これを読んだ読者で、不妊治療を受けていたりPGT-Aのことを知っていたりした人には少し奇異に感じられたかも知れません。というのは、すでに数年前から一部の不妊治療施設ではPGT-Aを行っており、PGT-Aでお子さんを産んでいる方も少なからずいるからです。「えっ!今までは認められていなかったの?」と驚いた人もいると思います。

PGT-Aは世界的にもまだ本当に有効なのかが分かっておらず、「命の選別」行為だとして倫理的な問題も解決されていないため、日本産科婦人科学会では「見解」という自主規制ルールでその実施を禁止していたのです。現在行われているPGT-Aは、禁止されている中でその有効性を確かめるための「特別臨床研究」なのです。例えは適当でないかも知れませんが、調査捕鯨のようなものです。

最近この臨床研究の中間報告がなされ、出産率を上げ流産率を下げることが分かりました。
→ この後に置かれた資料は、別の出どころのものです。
[config.mk]
export PLATFORM = sky130hd
export DESIGN_NAME = pat_core
export DESIGN_NICKNAME = d
export VERILOG_FILES = /design/src/hdl/pat_pkg.sv /design/src/hdl/pat_core.sv /design/src/hdl/pat_decode.sv /design/src/hdl/pat_execute.sv /design/src/hdl/pat_regfile.sv /design/src/hdl/pat_result.sv
export SDC_FILE = /design/constraint.sdc
export NUM_CORES = 1
export LEC_CHECK = 0
export BUFFER_PORTS_ARGS = -buffer_cell sky130_fd_sc_hd__buf_2
export CAP_MARGIN = 20
export CORE_ASPECT_RATIO = 0.75
export CORE_UTILIZATION = 35
export CTS_CLUSTER_SIZE = 12
export DETAILED_ROUTE_END_ITERATION = 6
export PLACE_DENSITY = 0.48
export SETUP_SLACK_MARGIN = 0.5
export SLEW_MARGIN = 20
export SYNTH_ARGS = -nofsm -noshare
export SYNTH_HDL_FRONTEND = slang
export SYNTH_HIERARCHICAL = 1
export SYNTH_SLANG_ARGS = --single-unit
[constraint.sdc]
create_clock -name clk -period 3.5 [get_ports clk]
set_clock_uncertainty 0.1 [all_clocks]
set_input_delay 0 -clock clk [delete_from_list [all_inputs] [get_ports clk]]
set_output_delay 0 -clock clk [all_outputs]
set_load 0.03 [all_outputs]
[src/hdl/pat_pkg.sv]
package pat_pkg;

	// ========================================
	// widths
	// ========================================
	localparam int DATA_W = 8;
	localparam int REG_ADR_W = 3;
	localparam int N_IN_PORTS = 3;

	typedef logic [DATA_W-1:0] data_t;

	// ========================================
	// opcode spaces
	// ========================================
	typedef enum logic [3:0] {
		I8_ORI = 4'h0,
		I8_ORR = 4'h1,
		I8_ANDI = 4'h2,
		I8_ANDR = 4'h3,
		I8_ADDI = 4'h4,
		I8_ADDR = 4'h5,
		I8_SUBI = 4'h6,
		I8_SUBR = 4'h7,
		I8_LDI = 4'h8,
		I8_PREFIX_I3 = 4'hF // escape into i3 space
	} opcode_i8_e;

	typedef enum logic [3:0] {
		I3_SHLZI = 4'h0,
		I3_SHLZR = 4'h1,
		I3_SHLOI = 4'h2,
		I3_SHLOR = 4'h3,
		I3_SHRZI = 4'h4,
		I3_SHRZR = 4'h5,
		I3_SHROI = 4'h6,
		I3_SHROR = 4'h7,
		I3_IN = 4'h8,
		I3_OUT = 4'hB,
		I3_PREFIX_I0 = 4'hF // escape into i0 space
	} opcode_i3_e;

	typedef enum logic [3:0] {
		I0_NOT = 4'h0,
		I0_TEST = 4'h2,
		I0_NOP = 4'h5
	} opcode_i0_e;

	typedef enum logic [1:0] {
		COND_Z = 2'd0,
		COND_NZ = 2'd1,
		COND_N = 2'd2,
		COND_AL = 2'd3
	} cond_e;

	typedef enum logic [3:0] {
		ALU_OR, ALU_AND, ALU_ADD, ALU_SUB, ALU_NOT, ALU_PASS_B,
		ALU_SHLZ, ALU_SHLO, ALU_SHRZ, ALU_SHRO
	} alu_op_e;

	// what a result does when it commits
	typedef enum logic [1:0] {
		COMMIT_NONE, COMMIT_REG, COMMIT_OUT, COMMIT_FLAGS
	} commit_e;

	// 23-bit instruction word
	typedef struct packed {
		logic [REG_ADR_W-1:0] rn;    // 22..20
		logic [4:0] rsvd_fieldp;     // 19..15, ignored
		cond_e cond;                 // 14..13
		logic rsvd_field_op;         // 12, ignored
		logic [3:0] opcode_i8;       // 11..8
		logic [7:0] imm8;            // i3 opcode in 7..4, i0 opcode in 3..0
	} instr_t;

	// decode -> execute
	typedef struct packed {
		alu_op_e alu_op;
		data_t a;
		data_t b;
		logic [REG_ADR_W-1:0] rn;
		cond_e cond;
		commit_e kind;
	} dec_t;

	// execute -> result
	typedef struct packed {
		data_t y;
		logic [REG_ADR_W-1:0] rn;
		cond_e cond;
		commit_e kind;
	} res_t;

endpackage

[src/hdl/pat_core.sv]
`timescale 1ns/100ps

module pat_core (
	input logic clk,
	input logic reset,
	input logic i_instr_valid,
	input pat_pkg::instr_t i_instr,
	input pat_pkg::data_t i_in_data [pat_pkg::N_IN_PORTS],
	input logic i_out_ready,
	output logic o_instr_ready,
	output logic o_out_valid,
	output pat_pkg::data_t o_out_data
);
	import pat_pkg::*;

	logic [REG_ADR_W-1:0] rd_adr_a, rd_adr_b;
	data_t rd_data_a, rd_data_b;
	logic dec_valid, exe_ready;
	dec_t dec;
	logic exe_valid, res_accept;
	res_t res;
	logic [REG_ADR_W-1:0] pend_rn;
	commit_e pend_kind;
	logic wr_en;
	logic [REG_ADR_W-1:0] wr_adr;
	data_t wr_data;

	pat_decode u_decode (
		.clk(clk), .reset(reset),
		.i_instr_valid(i_instr_valid), .i_instr(i_instr), .i_in_data(i_in_data),
		.i_rd_data_a(rd_data_a), .i_rd_data_b(rd_data_b),
		.i_exe_ready(exe_ready), .i_exe_pend_rn(pend_rn), .i_exe_pend_kind(pend_kind),
		.o_instr_ready(o_instr_ready), .o_rd_adr_a(rd_adr_a), .o_rd_adr_b(rd_adr_b),
		.o_dec_valid(dec_valid), .o_dec(dec)
	);

	pat_execute u_execute (
		.clk(clk), .reset(reset),
		.i_dec_valid(dec_valid), .i_dec(dec), .i_res_accept(res_accept),
		.o_exe_ready(exe_ready), .o_exe_valid(exe_valid), .o_res(res),
		.o_pend_rn(pend_rn), .o_pend_kind(pend_kind)
	);

	pat_result u_result (
		.clk(clk), .reset(reset),
		.i_exe_valid(exe_valid), .i_res(res), .i_out_ready(i_out_ready),
		.o_res_accept(res_accept), .o_wr_en(wr_en), .o_wr_adr(wr_adr),
		.o_wr_data(wr_data), .o_out_valid(o_out_valid), .o_out_data(o_out_data)
	);

	pat_regfile u_regfile (
		.clk(clk), .reset(reset),
		.i_rd_adr_a(rd_adr_a), .i_rd_adr_b(rd_adr_b),
		.i_wr_en(wr_en), .i_wr_adr(wr_adr), .i_wr_data(wr_data),
		.o_rd_data_a(rd_data_a), .o_rd_data_b(rd_data_b)
	);

endmodule

[src/hdl/pat_decode.sv]
`timescale 1ns/100ps

module pat_decode (
	input logic clk,
	input logic reset,
	input logic i_instr_valid,
	input pat_pkg::instr_t i_instr,
	input pat_pkg::data_t i_in_data [pat_pkg::N_IN_PORTS],
	input pat_pkg::data_t i_rd_data_a,
	input pat_pkg::data_t i_rd_data_b,
	input logic i_exe_ready,
	input logic [pat_pkg::REG_ADR_W-1:0] i_exe_pend_rn,
	input pat_pkg::commit_e i_exe_pend_kind,
	output logic o_instr_ready,
	output logic [pat_pkg::REG_ADR_W-1:0] o_rd_adr_a,
	output logic [pat_pkg::REG_ADR_W-1:0] o_rd_adr_b,
	output logic o_dec_valid,
	output pat_pkg::dec_t o_dec
);
	import pat_pkg::*;

	logic [3:0] op_i3, op_i0;
	logic [2:0] imm3;
	logic is_i8, is_i3;
	alu_op_e alu_op;
	commit_e kind;
	logic uses_a, uses_b;
	logic dec_hit, exe_hit, hazard;
	data_t in_sel, opnd_b;

	assign op_i3 = i_instr.imm8[7:4];
	assign op_i0 = i_instr.imm8[3:0];
	assign imm3 = i_instr.imm8[2:0];

	// class from the two prefixes, i0 is what remains
	assign is_i8 = (i_instr.opcode_i8 != I8_PREFIX_I3);
	assign is_i3 = !is_i8 && (op_i3 != I3_PREFIX_I0);

	// ========================================
	// opcode mapping
	// ========================================
	always_comb
	begin
		alu_op = ALU_OR;
		kind = COMMIT_REG;
		if (is_i8)
		begin
			case (i_instr.opcode_i8)
				I8_ORI, I8_ORR: alu_op = ALU_OR;
				I8_ANDI, I8_ANDR: alu_op = ALU_AND;
				I8_ADDI, I8_ADDR: alu_op = ALU_ADD;
				I8_SUBI, I8_SUBR: alu_op = ALU_SUB;
				I8_LDI: alu_op = ALU_PASS_B;
				default: kind = COMMIT_NONE; // dropped ops act as nop
			endcase
		end
		else if (is_i3)
		begin
			case (op_i3)
				I3_SHLZI, I3_SHLZR: alu_op = ALU_SHLZ;
				I3_SHLOI, I3_SHLOR: alu_op = ALU_SHLO;
				I3_SHRZI, I3_SHRZR: alu_op = ALU_SHRZ;
				I3_SHROI, I3_SHROR: alu_op = ALU_SHRO;
				I3_IN: alu_op = ALU_PASS_B;
				I3_OUT: kind = COMMIT_OUT;
				default: kind = COMMIT_NONE;
			endcase
		end
		else
		begin
			case (op_i0)
				I0_NOT: alu_op = ALU_NOT;
				I0_TEST: kind = COMMIT_FLAGS;
				default: kind = COMMIT_NONE; // includes nop
			endcase
		end
	end

	// register forms have an odd opcode, i3 only below IN
	assign uses_b = (kind == COMMIT_REG) &&
		(is_i8 ? i_instr.opcode_i8[0] : (is_i3 && !op_i3[3] && op_i3[0]));
	assign uses_a = (kind != COMMIT_NONE) && (alu_op != ALU_PASS_B);

	// one-hot port select
	always_comb
	begin
		case (imm3)
			3'b010: in_sel = i_in_data[1];
			3'b100: in_sel = i_in_data[2];
			default: in_sel = i_in_data[0];
		endcase
	end

	always_comb
	begin
		if (is_i3 && op_i3 == I3_IN)
			opnd_b = in_sel;
		else if (uses_b)
			opnd_b = i_rd_data_b;
		else if (is_i8)
			opnd_b = i_instr.imm8;
		else
			opnd_b = {5'b0, imm3};
	end

	assign o_rd_adr_a = i_instr.rn;
	assign o_rd_adr_b = imm3;

	// ========================================
	// hazards and handshake
	// ========================================
	assign dec_hit = o_dec_valid && (o_dec.kind == COMMIT_REG);
	assign exe_hit = (i_exe_pend_kind == COMMIT_REG);
	assign hazard = (uses_a && ((dec_hit && o_dec.rn == i_instr.rn) ||
		(exe_hit && i_exe_pend_rn == i_instr.rn))) ||
		(uses_b && ((dec_hit && o_dec.rn == imm3) || (exe_hit && i_exe_pend_rn == imm3)));

	assign o_instr_ready = (!o_dec_valid || i_exe_ready) && !hazard;

	always_ff @(posedge clk or posedge reset)
	begin
		if (reset)
			o_dec_valid <= 1'b0;
		else if (i_instr_valid && o_instr_ready)
			o_dec_valid <= 1'b1;
		else if (i_exe_ready)
			o_dec_valid <= 1'b0; // moved on to execute
	end

	always_ff @(posedge clk)
	begin
		if (i_instr_valid && o_instr_ready)
		begin
			o_dec.alu_op <= alu_op;
			o_dec.a <= (alu_op == ALU_PASS_B) ? '0 : i_rd_data_a; // ldi ors into zero
			o_dec.b <= opnd_b;
			o_dec.rn <= i_instr.rn;
			o_dec.cond <= i_instr.cond;
			o_dec.kind <= kind;
		end
	end

endmodule

[src/hdl/pat_execute.sv]
`timescale 1ns/100ps

module pat_execute (
	input logic clk,
	input logic reset,
	input logic i_dec_valid,
	input pat_pkg::dec_t i_dec,
	input logic i_res_accept,
	output logic o_exe_ready,
	output logic o_exe_valid,
	output pat_pkg::res_t o_res,
	output logic [pat_pkg::REG_ADR_W-1:0] o_pend_rn,
	output pat_pkg::commit_e o_pend_kind
);
	import pat_pkg::*;

	logic [2:0] sh_amt;
	data_t alu_y;
	data_t y_next;

	// shifts move by 1 to 4 places
	assign sh_amt = {1'b0, i_dec.b[1:0]} + 3'd1;

	// ========================================
	// alu
	// ========================================
	always_comb
	begin
		case (i_dec.alu_op)
			ALU_OR: alu_y = i_dec.a | i_dec.b;
			ALU_AND: alu_y = i_dec.a & i_dec.b;
			ALU_ADD: alu_y = i_dec.a + i_dec.b; // wraps at 8 bits
			ALU_SUB: alu_y = i_dec.a - i_dec.b;
			ALU_NOT: alu_y = ~i_dec.a;
			ALU_PASS_B: alu_y = i_dec.b;
			ALU_SHLZ: alu_y = i_dec.a << sh_amt;
			ALU_SHLO: alu_y = ~((~i_dec.a) << sh_amt); // ones shifted in at bit 0
			ALU_SHRZ: alu_y = i_dec.a >> sh_amt;
			ALU_SHRO: alu_y = ~((~i_dec.a) >> sh_amt);
			default: alu_y = i_dec.a;
		endcase
	end

	// out and test carry operand a straight through
	assign y_next = (i_dec.kind == COMMIT_OUT || i_dec.kind == COMMIT_FLAGS) ?
		i_dec.a : alu_y;

	// ========================================
	// execute register
	// ========================================
	assign o_exe_ready = !o_exe_valid || i_res_accept;

	always_ff @(posedge clk or posedge reset)
	begin
		if (reset)
			o_exe_valid <= 1'b0;
		else if (o_exe_ready)
			o_exe_valid <= i_dec_valid;
	end

	always_ff @(posedge clk)
	begin
		if (i_dec_valid && o_exe_ready)
		begin
			o_res.y <= y_next;
			o_res.rn <= i_dec.rn;
			o_res.cond <= i_dec.cond;
			o_res.kind <= i_dec.kind;
		end
	end

	// pending write seen by decode
	assign o_pend_rn = o_res.rn;
	assign o_pend_kind = o_exe_valid ? o_res.kind : COMMIT_NONE;

endmodule

[src/hdl/pat_regfile.sv]
`timescale 1ns/100ps

module pat_regfile (
	input logic clk,
	input logic reset,
	input logic [pat_pkg::REG_ADR_W-1:0] i_rd_adr_a,
	input logic [pat_pkg::REG_ADR_W-1:0] i_rd_adr_b,
	input logic i_wr_en,
	input logic [pat_pkg::REG_ADR_W-1:0] i_wr_adr,
	input pat_pkg::data_t i_wr_data,
	output pat_pkg::data_t o_rd_data_a,
	output pat_pkg::data_t o_rd_data_b
);
	import pat_pkg::*;

	data_t regs [2**REG_ADR_W];

	// combinational reads return the stored value, no bypass
	assign o_rd_data_a = regs[i_rd_adr_a];
	assign o_rd_data_b = regs[i_rd_adr_b];

	always_ff @(posedge clk or posedge reset)
	begin
		if (reset)
		begin
			for (int i = 0; i < 2**REG_ADR_W; i++)
			begin
				regs[i] <= '0;
			end
		end
		else if (i_wr_en)
		begin
			regs[i_wr_adr] <= i_wr_data;
		end
	end

endmodule

[src/hdl/pat_result.sv]
`timescale 1ns/100ps

module pat_result (
	input logic clk,
	input logic reset,
	input logic i_exe_valid,
	input pat_pkg::res_t i_res,
	input logic i_out_ready,
	output logic o_res_accept,
	output logic o_wr_en,
	output logic [pat_pkg::REG_ADR_W-1:0] o_wr_adr,
	output pat_pkg::data_t o_wr_data,
	output logic o_out_valid,
	output pat_pkg::data_t o_out_data
);
	import pat_pkg::*;

	logic flag_z, flag_n;
	logic cond_pass;
	logic commit;

	// ========================================
	// condition check
	// ========================================
	always_comb
	begin
		case (i_res.cond)
			COND_Z: cond_pass = flag_z;
			COND_NZ: cond_pass = !flag_z;
			COND_N: cond_pass = flag_n;
			default: cond_pass = 1'b1;
		endcase
	end

	// a passing out waits while the port still holds data
	assign o_res_accept = !(i_exe_valid && i_res.kind == COMMIT_OUT && cond_pass &&
		o_out_valid && !i_out_ready);

	// skipped items still leave, they just do nothing
	assign commit = i_exe_valid && o_res_accept && cond_pass;

	assign o_wr_en = commit && (i_res.kind == COMMIT_REG);
	assign o_wr_adr = i_res.rn;
	assign o_wr_data = i_res.y;

	always_ff @(posedge clk or posedge reset)
	begin
		if (reset)
		begin
			flag_z <= 1'b1;
			flag_n <= 1'b0;
		end
		else if (commit && i_res.kind == COMMIT_FLAGS)
		begin
			flag_z <= (i_res.y == '0);
			flag_n <= i_res.y[DATA_W-1];
		end
	end

	// output port register
	always_ff @(posedge clk or posedge reset)
	begin
		if (reset)
		begin
			o_out_valid <= 1'b0;
			o_out_data <= '0;
		end
		else if (commit && i_res.kind == COMMIT_OUT)
		begin
			o_out_valid <= 1'b1;
			o_out_data <= i_res.y;
		end
		else if (i_out_ready)
			o_out_valid <= 1'b0;
	end

endmodule

## Word level (Yosys, flattened, before mapping)

Index checks and enable logic that the tools add are counted.

- Bits in registers: 119
- Input bits: 51
- Output and inout port bits: 10
- Word-level logic and storage cells: 180

- Add/subtract/negate cells: 3
- $lt $le $gt $ge: 4
- Eq/ne operators: 47
- Shift operators: 4
- Multiplexer cells: 32
- Bitwise logic cells: 8
- Reductions and logical operators: 58

Operators with widths:

| cell | count |
|---|---|
| case mux 8 bit (10 select lines) | 1 |
| 2-to-1 mux 8 bit | 9 |
| bitwise mux 64 bit | 1 |
| equality test 4 x 3 -> 1 bit (second input constant) | 13 |
| binary-select mux 8 bit (select 3 bit) | 2 |
| equality test 4 x 2 -> 1 bit (second input constant) | 7 |
| logical AND 1 bit | 26 |
| demux 8 bit (select 3 bit) | 1 |
| NOT 8 bit | 3 |
| equality test 4 bit (second input constant) | 5 |
| case mux 4 bit (5 select lines) | 1 |
| OR reduction 9 bit | 2 |
| logical NOT 4 bit | 4 |
| case mux 8 bit (2 select lines) | 1 |
| << shifter 8 x 3 -> 8 bit | 2 |
| right shift 8 x 3 -> 8 bit | 2 |
| OR reduction 2 bit | 7 |
| equality test 3 bit | 4 |
| equality test 4 x 1 -> 1 bit (second input constant) | 3 |
| greater-or-equal comparator 4 bit (second input constant) | 3 |
| NOT 3 -> 4 bit | 3 |
| case mux 3 bit (4 select lines) | 1 |
| equality test 2 x 1 -> 1 bit (second input constant) | 5 |
| equality test 2 bit (second input constant) | 5 |
| other kinds (21) | 45 |

## Logic depth before layout (Yosys ltp)

- Word-level depth: 13
- Mapped depth: 13
- Gate-level depth less buffers: 12

## Hierarchy

The synthesis kept the hierarchy.

Modules (own cells, without submodules):

| module | times used | cells an instance | area each (um2) | sequential area each (um2) |
|---|---|---|---|---|
| pat_regfile | 1 | 202 | 3,564.7 | 1,601.5 |
| pat_execute | 1 | 244 | 2,122.0 | 475.5 |
| pat_decode | 1 | 152 | 1,762.9 | 835.8 |
| pat_result | 1 | 49 | 580.6 | 276.5 |

## Worst setup path before layout

No wires, ideal clock.

- Path kind: reg-to-reg
- Start point: reg u_result.flag_z
- End point: reg u_decode/o_dec[0] in the netlist's numbering (enable)
- Library setup time: 0.407 ns
- Arrival time: 2.408 ns
- Data required time: 2.993 ns
- Setup slack: 0.585 ns
- Stages on the path, launching flop included: 8
- Buffers on the path: 0
- Period minus slack after synthesis: 2.915 ns
- Cell sequence: dfstp_2 -> xor2_1 -> o221ai_2 -> nor2_1 -> nand2_1 -> nand2b_1 -> o21ai_0 -> nor3b_2

- Longest elaborated chain between the ends: 10

Ends and longest elaborated chain:

| item | line | source |
|---|---|---|
| from (decl) | pat_result.sv:18 | `logic flag_z, flag_n;` |
| from (signal assigned) | pat_result.sv:55 | `flag_z <= (i_res.y == '0);` |
| logical NOT 1 bit | pat_result.sv:29 | `COND_NZ: cond_pass = !flag_z;` |
| case mux 1 bit (3 select lines) * | pat_result.sv:27 | `case (i_res.cond)` |
| logical AND 1 bit * (2 in series) | pat_result.sv:36 | `assign o_res_accept = !(i_exe_valid && i_res.kind == COMMIT_OUT && cond_pass &&` |
| logical AND 1 bit * | pat_result.sv:37 | `o_out_valid && !i_out_ready);` |
| logical NOT 1 bit * | pat_result.sv:36 |  |
| named net res_accept | pat_core.sv:20 | `logic exe_valid, res_accept;` |
| logical OR 1 bit * | pat_execute.sv:51 | `assign o_exe_ready = !o_exe_valid \|\| i_res_accept;` |
| named net exe_ready | pat_core.sv:18 | `logic dec_valid, exe_ready;` |
| logical OR 1 bit * | pat_decode.sv:118 | `assign o_instr_ready = (!o_dec_valid \|\| i_exe_ready) && !hazard;` |
| logical AND 1 bit * | pat_decode.sv:118 |  |
| logical AND 1 bit * | pat_decode.sv:132 | `if (i_instr_valid && o_instr_ready)` |
| to (decl) | pat_decode.sv:18 | `output pat_pkg::dec_t o_dec` |

The timed path passes the listed nets; every way through them passes the cells marked *.
A chain may end at the register's enable or synchronous reset.

## Worst setup path in the final report

- Start point: reg u_decode/o_dec[25] in the netlist's numbering
- End point: reg u_execute/o_res[10] in the netlist's numbering, data pin

- Longest elaborated chain between the ends: 3
- Elaborated cells between the ends (all ways): 12
- Classes of those cells: eq/ne: 9; mux: 2; reduce/logical: 1

Ends and longest elaborated chain:

| item | line | source |
|---|---|---|
| equality test 4 bit (tied with other cells) | pat_execute.sv:29 | `case (i_dec.alu_op)` |
| case mux 8 bit (10 select lines) * | pat_execute.sv:29 |  |
| 2-to-1 mux 8 bit * | pat_execute.sv:45 | `assign y_next = (i_dec.kind == COMMIT_OUT \|\| i_dec.kind == COMMIT_FLAGS) ?` |
| named net u_execute.y_next[3] | pat_execute.sv:19 | `data_t y_next;` |
| to (decl) | pat_execute.sv:11 | `output pat_pkg::res_t o_res,` |

Marks and branches as above.

==> impl_metrics.tcl <==
set metrics [dict create \
    use_met3_pct 4.17 \
    gp_congestion 0.939 \
    max_freq_mhz 355 \
    ir_drop_mv 0.267 \
    endpoint_kind "flip-flop" \
    cap_violations 0 \
    power.leakage_nw 3.83 \
    busiest_layer "met1" \
    drt_iter0_markers 756 \
    portBuffers 54 \
    async_flop_share_pct 64.7 \
    met1_usage_pct 32.0 \
    grt_usage_pct 20.6 \
    finalSetupViolCount 0 \
    avgRoutedWirePerCell_um 23.6 \
    reg2reg_depth 9 \
    status "completed" \
    crit_required_ps 3540 \
    r2r_end "u_execute/o_res[10]$_DFFE_PP_" \
    die_y_um 133 \
    core_area_um2 22300 \
    worst_pin_slew_ps 942 \
    ctsLongestPathBuffers 2 \
    tritoncts "yes" \
    area.growth.synth_to_final_pct 14.5 \
    min_period_over_period_pct 80.5 \
    seq_area_frac_synth_pct 39.7 \
    clk_pin_slew_ps 60 \
    ys.flop_type "dfrtp_1" \
    crit_fanout 8 \
    io_pins 61 \
    vias_per_cell 5.87 \
    clk-insertion-delay-late_ps 410 \
    crit_type "reg -> reg" \
    dp_hpwl_um 16900 \
    slew_headroom_pct 37.1 \
    synth_top_area_cell "dfrtp_1" \
    place_ws_ps 655 \
    initial_core_util_pct 36.0 \
    reg2reg_from "u_decode/o_dec[25]$_DFFE_PP_" \
    crit_path_start "u_decode/o_dec[25]$_DFFE_PP_" \
    crit_arrival_ps 2860 \
    maxSlewViolCount 0 \
    cellPowerDensity_nw_per_um2 537 \
    syn_area_um2 8030 \
    syn_inst 647 \
    drc 0 \
    synth.avg_cell_area_um2 12.4 \
    crit_path_start_kind "flip-flop" \
    synth_top_cell_area_share_pct 23.7 \
    synth_edf_count 42 \
    fin_ws_ps 684 \
    die_w_um 177 \
    synth.distinct_cells 82 \
    final_antenna_net_count 0 \
    drt-total-wl_um 23800 \
    yosys_warnings 6 \
    nFillCells 2064 \
    min_period_ps 2820 \
    antenna_found_initial 0 \
    seq_area_um2 3190 \
    syn-num-nets 711 \
    via_count 5912 \
    worst-r2r-setup-slack_ps 680 \
    rsz0062_at_grt "true" \
    ys_ff_latch 119 \
    ctsHtreeMaxLevel 4 \
    grt_pass1_wl_um 35400 \
    final_nets 763 \
    finalHoldViolations 0 \
    die-area_um2 23600 \
    firstDrtPassIters 7 \
    setup_tns_ps 0 \
    drive_gt1_share_pct 35.5 \
    grt_pass1_vias 5717 \
    cts-buffers-inserted 17 \
    synth_area_leaders "dfrtp_1 24%, edfxtp_1 16%, mux2_2 13%" \
    multiInputGateArea_um2 4310 \
    hp-class "in -> reg" \
    grt_overflow 0 \
    cts-root-buf "clkbuf_16" \
    met2_usage_pct 29.0 \
    crit_path_end "u_execute/o_res[10]$_DFFE_PP_" \
    grt_max_degree 43 \
    rows 47 \
    cts.sinks 119 \
]
[placed cells by master, fill, tap and decap left out, types with 4 or more instances in the layout]
cell	n
inv_2	5
nand2b_1	8
buf_4	26
a31oi_1	6
nor4_1	9
clkbuf_16	18
nand2_1	20
inv_1	15
nor2_1	28
clkinv_4	5
ha_1	12
mux2i_1	11
mux4_1	30
o21ai_0	24
dfrtp_1	76
and2_1	5
xor2_1	14
edfxtp_1	42
nor2b_1	7
mux2_2	90
nor3_1	8
and2_2	8
a22oi_1	5
o21ai_1	4
o22ai_1	12
o32ai_1	4
nand4b_1	4
mux4_2	12
o22a_1	9
a21oi_1	17
xnor2_1	9
dlygate4sd3_1	20
buf_2	54
nand3_1	7
a211oi_1	12
[state kept, by name (all words and copies together), names as in the netlist]
name	cells
u_regfile/regs	64
u_execute/o_res	12
u_result/flag_z	1
u_decode/o_dec_valid	1
u_result/o_out_data	8
u_result/flag_n	1
u_result/o_out_valid	1
u_execute/o_pend_rn	3
u_decode/o_dec	27
u_execute/o_exe_valid	1
[worst min path at each step]
stage	from	to	slack (ps)	cells past startpoint
final	i_in_data[16]	u_decode/o_dec[7]$_DFFE_PP_	10	3
after global routing	i_instr[4]	u_decode/o_dec[11]$_DFFE_PP_	30	3
after CTS	i_in_data[16]	u_decode/o_dec[7]$_DFFE_PP_	6	3
after detailed placement	reset	u_decode/o_dec_valid$_DFFE_PP0P_	-210	2
after global placement	reset	u_decode/o_dec_valid$_DFFE_PP0P_	-210	2
after floorplan	reset	u_decode/o_dec_valid$_DFFE_PP0P_	-370	1
[synth_stat cells (4+ instances only)]
master	instances
mux2_2	90
dfrtp_1	76
edfxtp_1	42
mux4_1	30
nor2_1	28
buf_4	25
o21ai_0	24
buf_2	22
nand2_1	20
a21oi_1	17
inv_1	16
xor2_1	14
a211oi_1	12
ha_1	12
mux4_2	12
o22ai_1	12
buf_6	11
mux2i_1	11
nor4_1	9
o22a_1	9
xnor2_1	9
and2_2	8
nand2b_1	8
nor3_1	8
nand3_1	7
nor2b_1	7
a31oi_1	6
a22oi_1	5
and2_1	5
clkbuf_1	4
inv_2	4
nand4b_1	4
o21ai_1	4
o32ai_1	4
また、来年4月から不妊治療(体外受精胚移植)が保険適用となり、生殖医療が変革期を迎えようとする中、いよいよ「見解」で禁止しながら臨床研究の名の下にPGT-Aを行なってゆくことに無理があると考え、「見解」を改定してPGT-Aを容認することになったのです。

学会が見解を変えても、PGT-Aはこれまで同様に臨床研究として行われます。新聞報道にあるように、難治性不妊症や不育症に限定して行うという方針も変わりません。

ただ、PGT-Aに関してはいろいろな問題が指摘されていますので、それについては次回のブログで述べて行きたいと思います。